Violinist Yada Lee has a distinguished international career as a passionate orchestral musician and a concert violinist. This season’s highlights include Thailand Cultural Center solo debut of Sibelius Violin Concerto, Asia tour and European residencies with Verbier Festival Chamber Orchestra alongside Gábor Takács-Nagy, exciting chamber music collaborations and solo recitals across Asia.

 

In 2023 Yada enjoyed her roles as a curator and an artist in various projects ranging from solo and chamber music recitals to directing and leading a chamber orchestra. These concerts marked her return to stage in Thailand since the global pandemic.

 

Other orchestral highlights include summers at Verbier Festival and appearances as a guest violinist with the Royal Scottish National Orchestra as their assistant leader, Symphoniker Hamburg, Malaysian Philharmonic Orchestra, Canadian Opera Company to name a few.

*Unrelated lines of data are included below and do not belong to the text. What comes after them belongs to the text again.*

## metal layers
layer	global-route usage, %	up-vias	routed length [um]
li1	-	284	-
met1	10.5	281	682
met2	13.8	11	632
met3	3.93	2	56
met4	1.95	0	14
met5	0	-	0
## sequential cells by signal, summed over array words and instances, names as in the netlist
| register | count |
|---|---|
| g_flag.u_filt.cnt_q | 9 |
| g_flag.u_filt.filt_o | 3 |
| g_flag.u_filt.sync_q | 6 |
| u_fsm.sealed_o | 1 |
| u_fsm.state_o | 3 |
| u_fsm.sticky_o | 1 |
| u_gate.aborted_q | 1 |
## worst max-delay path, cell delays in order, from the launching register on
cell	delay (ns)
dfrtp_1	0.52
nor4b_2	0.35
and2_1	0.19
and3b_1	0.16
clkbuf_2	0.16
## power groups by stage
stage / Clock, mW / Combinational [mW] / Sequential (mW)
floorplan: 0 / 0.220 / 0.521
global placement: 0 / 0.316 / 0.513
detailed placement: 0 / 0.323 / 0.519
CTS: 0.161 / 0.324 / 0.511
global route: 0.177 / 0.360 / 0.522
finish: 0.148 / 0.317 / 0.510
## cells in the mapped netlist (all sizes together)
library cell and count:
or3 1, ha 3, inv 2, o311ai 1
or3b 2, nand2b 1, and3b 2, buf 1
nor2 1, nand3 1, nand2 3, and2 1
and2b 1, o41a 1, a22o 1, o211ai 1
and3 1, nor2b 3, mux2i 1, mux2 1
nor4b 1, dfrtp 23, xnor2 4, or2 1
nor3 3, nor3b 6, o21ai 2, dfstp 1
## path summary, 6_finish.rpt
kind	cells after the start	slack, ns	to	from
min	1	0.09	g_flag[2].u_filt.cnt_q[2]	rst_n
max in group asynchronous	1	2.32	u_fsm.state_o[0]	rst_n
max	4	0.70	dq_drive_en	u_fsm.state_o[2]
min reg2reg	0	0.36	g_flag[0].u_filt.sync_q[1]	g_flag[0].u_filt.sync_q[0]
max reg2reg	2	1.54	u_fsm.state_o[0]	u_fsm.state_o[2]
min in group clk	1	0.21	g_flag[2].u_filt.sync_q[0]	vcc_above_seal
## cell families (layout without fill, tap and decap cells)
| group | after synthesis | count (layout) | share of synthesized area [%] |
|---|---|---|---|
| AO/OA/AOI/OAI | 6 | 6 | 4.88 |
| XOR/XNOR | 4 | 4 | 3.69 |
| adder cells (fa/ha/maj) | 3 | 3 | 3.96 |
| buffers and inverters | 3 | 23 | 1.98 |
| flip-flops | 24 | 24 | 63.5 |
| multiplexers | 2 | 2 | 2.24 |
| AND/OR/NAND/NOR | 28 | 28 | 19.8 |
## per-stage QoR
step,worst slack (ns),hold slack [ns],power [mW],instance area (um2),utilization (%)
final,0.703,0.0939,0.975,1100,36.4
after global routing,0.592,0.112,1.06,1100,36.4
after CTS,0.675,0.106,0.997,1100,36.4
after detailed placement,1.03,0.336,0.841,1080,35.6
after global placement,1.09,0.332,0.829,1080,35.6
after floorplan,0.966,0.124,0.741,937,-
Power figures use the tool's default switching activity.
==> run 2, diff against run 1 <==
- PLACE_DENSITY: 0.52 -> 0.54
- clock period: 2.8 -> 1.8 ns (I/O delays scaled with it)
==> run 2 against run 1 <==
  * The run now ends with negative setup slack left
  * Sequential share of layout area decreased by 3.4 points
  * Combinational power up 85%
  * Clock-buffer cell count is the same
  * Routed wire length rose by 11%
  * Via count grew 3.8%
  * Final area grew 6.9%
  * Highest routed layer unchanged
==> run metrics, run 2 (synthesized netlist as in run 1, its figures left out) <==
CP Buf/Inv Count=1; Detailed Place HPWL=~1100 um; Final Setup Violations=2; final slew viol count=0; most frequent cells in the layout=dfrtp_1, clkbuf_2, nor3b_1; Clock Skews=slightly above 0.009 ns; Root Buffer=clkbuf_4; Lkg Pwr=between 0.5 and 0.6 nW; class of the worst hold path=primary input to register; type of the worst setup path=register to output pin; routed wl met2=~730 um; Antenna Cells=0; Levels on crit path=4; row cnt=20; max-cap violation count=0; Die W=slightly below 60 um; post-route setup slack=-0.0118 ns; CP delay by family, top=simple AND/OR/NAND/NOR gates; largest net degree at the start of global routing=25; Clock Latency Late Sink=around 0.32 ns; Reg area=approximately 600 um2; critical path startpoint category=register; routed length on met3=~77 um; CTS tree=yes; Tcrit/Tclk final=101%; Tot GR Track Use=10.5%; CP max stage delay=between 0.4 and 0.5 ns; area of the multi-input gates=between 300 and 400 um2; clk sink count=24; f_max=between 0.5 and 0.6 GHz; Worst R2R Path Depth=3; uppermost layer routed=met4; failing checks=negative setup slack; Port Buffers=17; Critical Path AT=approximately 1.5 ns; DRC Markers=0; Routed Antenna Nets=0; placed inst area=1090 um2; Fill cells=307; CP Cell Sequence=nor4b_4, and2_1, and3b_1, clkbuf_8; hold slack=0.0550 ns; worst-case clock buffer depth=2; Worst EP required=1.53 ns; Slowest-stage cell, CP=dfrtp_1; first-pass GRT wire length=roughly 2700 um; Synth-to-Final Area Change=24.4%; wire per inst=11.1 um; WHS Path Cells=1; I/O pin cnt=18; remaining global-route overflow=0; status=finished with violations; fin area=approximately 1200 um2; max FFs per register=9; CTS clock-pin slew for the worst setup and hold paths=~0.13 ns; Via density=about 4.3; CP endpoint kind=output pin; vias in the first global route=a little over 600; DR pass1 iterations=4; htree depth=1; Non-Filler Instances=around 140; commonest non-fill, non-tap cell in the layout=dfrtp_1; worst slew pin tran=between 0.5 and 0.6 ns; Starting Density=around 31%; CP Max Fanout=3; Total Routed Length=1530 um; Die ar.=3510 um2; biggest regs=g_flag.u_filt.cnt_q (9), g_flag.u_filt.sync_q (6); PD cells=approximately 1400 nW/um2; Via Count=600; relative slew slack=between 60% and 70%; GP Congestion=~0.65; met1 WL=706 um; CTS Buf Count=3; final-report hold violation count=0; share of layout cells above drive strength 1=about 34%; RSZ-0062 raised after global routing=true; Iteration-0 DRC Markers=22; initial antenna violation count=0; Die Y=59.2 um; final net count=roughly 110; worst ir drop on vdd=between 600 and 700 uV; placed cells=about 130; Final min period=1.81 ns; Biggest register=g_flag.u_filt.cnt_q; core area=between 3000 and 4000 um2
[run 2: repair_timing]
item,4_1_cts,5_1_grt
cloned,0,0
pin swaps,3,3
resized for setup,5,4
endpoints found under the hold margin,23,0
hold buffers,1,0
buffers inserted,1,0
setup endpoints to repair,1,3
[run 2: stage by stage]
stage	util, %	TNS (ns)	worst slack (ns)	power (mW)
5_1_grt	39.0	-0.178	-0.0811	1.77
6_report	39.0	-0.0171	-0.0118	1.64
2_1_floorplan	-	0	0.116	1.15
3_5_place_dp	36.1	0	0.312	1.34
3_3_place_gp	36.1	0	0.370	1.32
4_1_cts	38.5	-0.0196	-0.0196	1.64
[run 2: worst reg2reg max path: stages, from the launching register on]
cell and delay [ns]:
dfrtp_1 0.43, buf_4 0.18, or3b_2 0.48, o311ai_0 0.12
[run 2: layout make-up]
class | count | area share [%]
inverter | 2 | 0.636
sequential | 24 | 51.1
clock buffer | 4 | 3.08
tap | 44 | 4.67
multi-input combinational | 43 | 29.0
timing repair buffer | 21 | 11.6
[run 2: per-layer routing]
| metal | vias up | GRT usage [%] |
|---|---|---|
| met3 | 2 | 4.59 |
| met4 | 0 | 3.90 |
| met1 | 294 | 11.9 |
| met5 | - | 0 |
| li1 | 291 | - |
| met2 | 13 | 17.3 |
--- src/rtl/dram_ctrl_pkg.sv ---
package dram_ctrl_pkg;

    typedef enum logic [2:0] {
        ST_IDLE = 3'd0,
        ST_RSET = 3'd1,
        ST_RSTB = 3'd2,
        ST_CSET = 3'd3,
        ST_CSTB = 3'd4,
        ST_XFER = 3'd5,
        ST_FSET = 3'd6,
        ST_FSTB = 3'd7
    } state_e;

    typedef enum logic [1:0] {
        SEL_ROW = 2'd0,
        SEL_COL = 2'd1,
        SEL_REF = 2'd2
    } addr_sel_e;

endpackage

--- src/rtl/dram_refresh_sched.sv ---
module dram_refresh_sched #(
    parameter int REF_INTERVAL = 97,
    parameter int REF_BURST    = 1,
    parameter int OWED_W       = 3
) (
    input  logic clk,
    input  logic rst_n,
    input  logic take,
    output logic due
);
    localparam int TW = (REF_INTERVAL > 2) ? $clog2(REF_INTERVAL) : 1;
    localparam logic [TW-1:0]     TLAST = TW'(REF_INTERVAL - 1);
    localparam logic [OWED_W-1:0] BURST = OWED_W'(REF_BURST);

    typedef struct packed {
        logic [TW-1:0]     tcnt;
        logic [OWED_W-1:0] owed;
        logic              burst;
    } sched_t;

    sched_t s_q, s_d;
    logic   tick;

    always_comb begin
        s_d  = s_q;
        tick = (s_q.tcnt == TLAST);
        s_d.tcnt = tick ? '0 : s_q.tcnt + 1'b1;
        case ({tick, take})
            2'b10:   s_d.owed = s_q.owed + 1'b1;
            2'b01:   s_d.owed = s_q.owed - 1'b1;
            default: s_d.owed = s_q.owed;
        endcase
        if (take) s_d.burst = (s_d.owed != '0);
    end

    always_ff @(posedge clk or negedge rst_n) begin
        if (!rst_n) s_q <= '0;
        else        s_q <= s_d;
    end

    assign due = (s_q.owed >= BURST) || (s_q.burst && (s_q.owed != '0));


    take_with_debt_chk: assert property (@(posedge clk) disable iff (!rst_n)
        take |-> (s_q.owed != '0));


    debt_bound_chk: assert property (@(posedge clk) disable iff (!rst_n)
        s_q.owed != '1);

endmodule

--- src/rtl/dram_addr_mux.sv ---
module dram_addr_mux
    import dram_ctrl_pkg::*;
#(
    parameter int ROW_BITS = 10
) (
    input  addr_sel_e               sel,
    input  logic [2*ROW_BITS-1:0]   host_addr,
    input  logic [ROW_BITS-1:0]     ref_row,
    output logic [ROW_BITS-1:0]     pin_addr
);
    always_comb begin
        case (sel)
            SEL_COL: pin_addr = host_addr[2*ROW_BITS-1:ROW_BITS];
            SEL_REF: pin_addr = ref_row;
            default: pin_addr = host_addr[ROW_BITS-1:0];
        endcase
    end
endmodule

--- src/rtl/dram_ctrl.sv ---
module dram_ctrl
    import dram_ctrl_pkg::*;
#(
    parameter int ROW_BITS     = 10,
    parameter int REF_INTERVAL = 97,
    parameter int REF_BURST    = 1,
    parameter int T_PRECHARGE  = 3,
    parameter int T_REF_LOW    = 2
) (
    input  logic                    clk,
    input  logic                    rst_n,
    input  logic                    req_valid,
    input  logic                    req_write,
    input  logic [2*ROW_BITS-1:0]   req_addr,
    input  logic                    req_wdata,
    output logic                    ready,
    output logic                    rd_valid,
    output logic                    rd_data,
    output logic [ROW_BITS-1:0]     dram_addr,
    output logic                    dram_ras_n,
    output logic                    dram_cas_n,
    output logic                    dram_we_n,
    output logic                    dram_wdata,
    input  logic                    dram_rdata
);
    localparam int ADDR_BITS = 2 * ROW_BITS;
    localparam int WAIT_MAX  = (T_PRECHARGE > T_REF_LOW) ? T_PRECHARGE : T_REF_LOW;
    localparam int CNT_W     = $clog2(WAIT_MAX + 1);
    localparam int OWED_W    = $clog2(REF_BURST + 3) + 1;
    localparam logic [CNT_W-1:0] PRE_LOAD = CNT_W'(T_PRECHARGE - 1);
    localparam logic [CNT_W-1:0] REF_LOAD = CNT_W'(T_REF_LOW - 1);

    typedef struct packed {
        state_e                 st;
        logic [CNT_W-1:0]       cnt;
        logic [ADDR_BITS-1:0]   addr;
        logic                   wr;
        logic                   wdat;
        logic [ROW_BITS-1:0]    ref_row;
        logic                   rdv;
        logic                   rdd;
    } ctl_t;

    ctl_t      c_q, c_d;
    logic      due;
    logic      take;
    addr_sel_e sel;

    dram_refresh_sched #(
        .REF_INTERVAL (REF_INTERVAL),
        .REF_BURST    (REF_BURST),
        .OWED_W       (OWED_W)
    ) u_sched (
        .clk   (clk),
        .rst_n (rst_n),
        .take  (take),
        .due   (due)
    );

    always_comb begin
        c_d     = c_q;
        c_d.rdv = 1'b0;
        take    = 1'b0;
        case (c_q.st)
            ST_IDLE: begin
                if (c_q.cnt != '0) begin
                    c_d.cnt = c_q.cnt - 1'b1;
                end else if (due) begin
                    c_d.st = ST_FSET;
                end else if (req_valid) begin
                    c_d.st   = ST_RSET;
                    c_d.addr = req_addr;
                    c_d.wr   = req_write;
                    c_d.wdat = req_wdata;
                end
            end
            ST_RSET: c_d.st = ST_RSTB;
            ST_RSTB: c_d.st = ST_CSET;
            ST_CSET: c_d.st = ST_CSTB;
            ST_CSTB: c_d.st = ST_XFER;
            ST_XFER: begin
                c_d.st  = ST_IDLE;
                c_d.cnt = PRE_LOAD;
                c_d.rdv = !c_q.wr;
                if (!c_q.wr) c_d.rdd = dram_rdata;
            end
            ST_FSET: begin
                c_d.st  = ST_FSTB;
                c_d.cnt = REF_LOAD;
                take    = 1'b1;
            end
            ST_FSTB: begin
                if (c_q.cnt != '0) begin
                    c_d.cnt = c_q.cnt - 1'b1;
                end else begin
                    c_d.st      = ST_IDLE;
                    c_d.cnt     = PRE_LOAD;
                    c_d.ref_row = c_q.ref_row + 1'b1;
                end
            end
            default: c_d.st = ST_IDLE;
        endcase
    end

    always_ff @(posedge clk or negedge rst_n) begin
        if (!rst_n) begin
            c_q    <= '0;
            c_q.st <= ST_IDLE;
        end else begin
            c_q <= c_d;
        end
    end

    always_comb begin
        case (c_q.st)
            ST_CSET, ST_CSTB, ST_XFER: sel = SEL_COL;
            ST_FSET, ST_FSTB:          sel = SEL_REF;
            default:                   sel = SEL_ROW;
        endcase
    end

    dram_addr_mux #(.ROW_BITS(ROW_BITS)) u_mux (
        .sel       (sel),
        .host_addr (c_q.addr),
        .ref_row   (c_q.ref_row),
        .pin_addr  (dram_addr)
    );

    assign dram_ras_n = !(c_q.st inside {ST_RSTB, ST_CSET, ST_CSTB, ST_XFER, ST_FSTB});
    assign dram_cas_n = !(c_q.st inside {ST_CSTB, ST_XFER});
    assign dram_we_n  = !((c_q.st == ST_XFER) && c_q.wr);
    assign dram_wdata = c_q.wdat;
    assign ready      = (c_q.st == ST_IDLE) && (c_q.cnt == '0) && !due;
    assign rd_valid   = c_q.rdv;
    assign rd_data    = c_q.rdd;


    row_setup_chk: assert property (@(posedge clk) disable iff (!rst_n)
        $fell(dram_ras_n) |-> $stable(dram_addr));


    col_setup_chk: assert property (@(posedge clk) disable iff (!rst_n)
        $fell(dram_cas_n) |-> ($stable(dram_addr) && !dram_ras_n));


    cas_under_ras_chk: assert property (@(posedge clk) disable iff (!rst_n)
        !dram_cas_n |-> !dram_ras_n);


    we_after_cas_chk: assert property (@(posedge clk) disable iff (!rst_n)
        !dram_we_n |-> (!dram_cas_n && $past(!dram_cas_n)));


    rd_pulse_chk: assert property (@(posedge clk) disable iff (!rst_n)
        rd_valid |=> !rd_valid);


    ready_idle_chk: assert property (@(posedge clk) disable iff (!rst_n)
        ready |-> (dram_ras_n && dram_cas_n));


    precharge_chk: assert property (@(posedge clk) disable iff (!rst_n)
        $rose(dram_ras_n) |=> dram_ras_n);

endmodule

--- config.mk ---
export PLATFORM = sky130hd
export DESIGN_NAME = dram_ctrl
export DESIGN_NICKNAME = d
export VERILOG_FILES = /design/src/rtl/dram_ctrl_pkg.sv /design/src/rtl/dram_refresh_sched.sv /design/src/rtl/dram_addr_mux.sv /design/src/rtl/dram_ctrl.sv
export SDC_FILE = /design/constraint.sdc
export NUM_CORES = 1
export LEC_CHECK = 0
export ABC_AREA = 1
export BUFFER_PORTS_ARGS = -buffer_cell sky130_fd_sc_hd__clkbuf_2
export CAP_MARGIN = 30
export CORE_ASPECT_RATIO = 0.5
export CORE_MARGIN = 5
export CORE_UTILIZATION = 30
export DETAILED_ROUTE_END_ITERATION = 12
export PLACE_DENSITY_LB_ADDON = 0.05
export SYNTH_ARGS = -nofsm -noshare
export SYNTH_HDL_FRONTEND = slang
export SYNTH_SLANG_ARGS = --single-unit
--- constraint.sdc ---
create_clock -name clk -period 1.7 [get_ports clk]
set_clock_uncertainty 0.05 [all_clocks]
set_input_delay 0.255 -clock clk [delete_from_list [all_inputs] [get_ports clk]]
set_output_delay 0.255 -clock clk [all_outputs]
set_load 0.02 [all_outputs]
==> impl_metrics.py <==
metrics = {
    "outcome": {
        "status": "finished, violations left",
        "violations": "negative setup slack",
    },
    "logic_synthesis": {
        "postSynthAreaPerCell_um2": 7.817,
        "async_reset_ff_frac": 1.000,
        "synth_nets": 394,
        "syn_inst": 355,
        "yosys_register_bits": 50,
        "yosysUniqueCellTypes": 27,
        "ys.flop_type": "dfrtp_1",
        "yosysWarnings": 0,
        "yosysSeqAreaShare": 0.4509,
        "syn_area_um2": 2775,
        "synth-edff-count": 0,
    },
    "clocking": {
        "numCtsBuffers": 5,
        "clock_path_buffers": 2,
        "clkSlewWorstSetupHoldPaths_ns": 0.07,
        "clockRootBuffer": "clkbuf_16",
        "htree_levels": 2,
        "cts.sinks": 50,
        "cts_tree": "done",
        "insertion_delay_ns": 0.29,
    },
    "power": {
        "pwr-share-seq": 0.248,
        "switching_power_w": 0.002975,
        "comb_power_share": 0.606,
        "leakagePower_nw": 2.132,
        "p_sw_frac": 0.4004,
        "power_density_nw_per_um2": 1690,
        "vdd_drop_max_mv": 0.5325,
        "internal_power_w": 0.004455,
        "clkPwrFrac": 0.146,
        "power.total_w": 0.007430,
    },
    "route": {
        "wl_per_cell_um": 13.90,
        "vias": 2597,
        "wl_um": 7851,
        "first_pass_iters": 4,
        "ant_nets": 0,
        "drc": 0,
        "drt_iter0_drc": 133,
        "via_per_inst": 4.596,
    },
    "grt": {
        "grt_use_total": 0.1413,
        "grt_first_pass_wirelength_um": 12990,
        "grt_max_degree": 51,
        "antenna_found_initial": 0,
        "grt_pass1_vias": 2600,
        "grt-ovfl-total": 0,
    },
    "cells_and_area": {
        "n_antenna_cell": 0,
        "finalNonFillerCells": 565,
        "fill_cells": 837,
        "fin_util": 0.4963,
        "nets": 486,
        "drive_above_1_share": 0.4531,
        "layout-area-overhead-vs-synth_pct": 58.43,
    },
    "worst_setup_path": {
        "worstSetupPathType": "flip-flop to output pin",
        "crit_required_ns": 1.39,
        "crit_arrival_ns": 1.86,
        "worst-path-buf-inv": 3,
        "crit_path_max_fanout": 10,
        "endpoint_kind": "output pin",
        "r2r_slack_ns": -0.26,
        "rr_endpoint": "c_q[20]",
        "cp-startpoint": "c_q[37]",
        "path_cells": "nand2_4 > nor2_4 > a21oi_2 > inv_2 > ha_4 > buf_12 > a21oi_2 > a21oi_2 > clkbuf_8",
        "crit_slowest_cell": "dfrtp_2",
        "slowest_delay_ns": 0.44,
        "startpoint_type": "flip-flop",
        "path_delay_family": "flip-flops",
        "crit_path_frequent_cell": "a21oi_2",
        "r2r_cells": 13,
        "rr_startpoint": "c_q[38]",
    },
    "hold_path": {
        "hold-path-cell-count": 3,
        "min_to": "rd_data",
        "worstHoldPathType": "input pin to flip-flop",
        "hold_start": "dram_rdata",
    },
    "floorplanning": {
        "dieArea_um2": 11390,
        "io_pins": 43,
        "die_y_um": 78.01,
        "rows": 24,
        "core_area_um2": 8859,
        "start_util": 0.3133,
        "die_w_um": 146.0,
    },
    "timing": {
        "slew_headroom": 0.7140,
        "tightest_slew_ns": 0.4289,
        "min_period_over_period": 1.271,
        "period_minus_slack_ns": 2.160,
        "max_freq_mhz": 463.0,
        "setup_violations": 38,
        "fin_tns_setup_ns": -9.150,
        "hold_viol_final": 0,
        "slew_viol_final": 0,
        "setup_ws_ns": -0.4600,
        "grt_setup_unrepaired": "yes",
    },
    "placement": {
        "place_ws_ns": -0.2307,
        "dp_hpwl_um": 5050,
        "numPlacedInstances": 533,
        "port_buffers": 42,
        "gp_congestion": 0.7858,
    },
    "job": {
        "drv_cap": 0,
    },
}
## flip-flops by register name, indices dropped and copies added, names as in the netlist
name         count
rd_valid         1
dram_wdata       1
rd_data          1
u_sched.s_q     11
c_q             36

She was one of the youngest members of Royal Bangkok Symphony Orchestra since 2008. Yada highly enjoys leadership roles and served as concertmaster and principal for New World Symphony.

 

Yada’s notable solo recitals and chamber music performances include Beethovenfest in Bonn; Tongyeong International Music Festival; Green Mountain Chamber Music Festival; “Solo Spotlight” recital at New World Symphony; collaboration with St. Lawrence String Quartet at Spoleto Festival USA; and various digital productions during the lockdown. She made her New York solo debut at Lincoln Center’s Alice Tully Hall in 2014, performing Prokofiev’s Violin Concerto No. 1, and her Bangkok debut performing Mendelssohn’s Violin Concerto in 2010.

 

Born and raised in Bangkok, Thailand, Yada completed her orchestra academy fellowship at the New World Symphony. She holds degrees from Mannes School of Music and Oberlin Conservatory and received an Artist Diploma from The Glenn Gould School of The Royal Conservatory. She studied with Paul Kantor, Laurie Smukler and David Bowlin.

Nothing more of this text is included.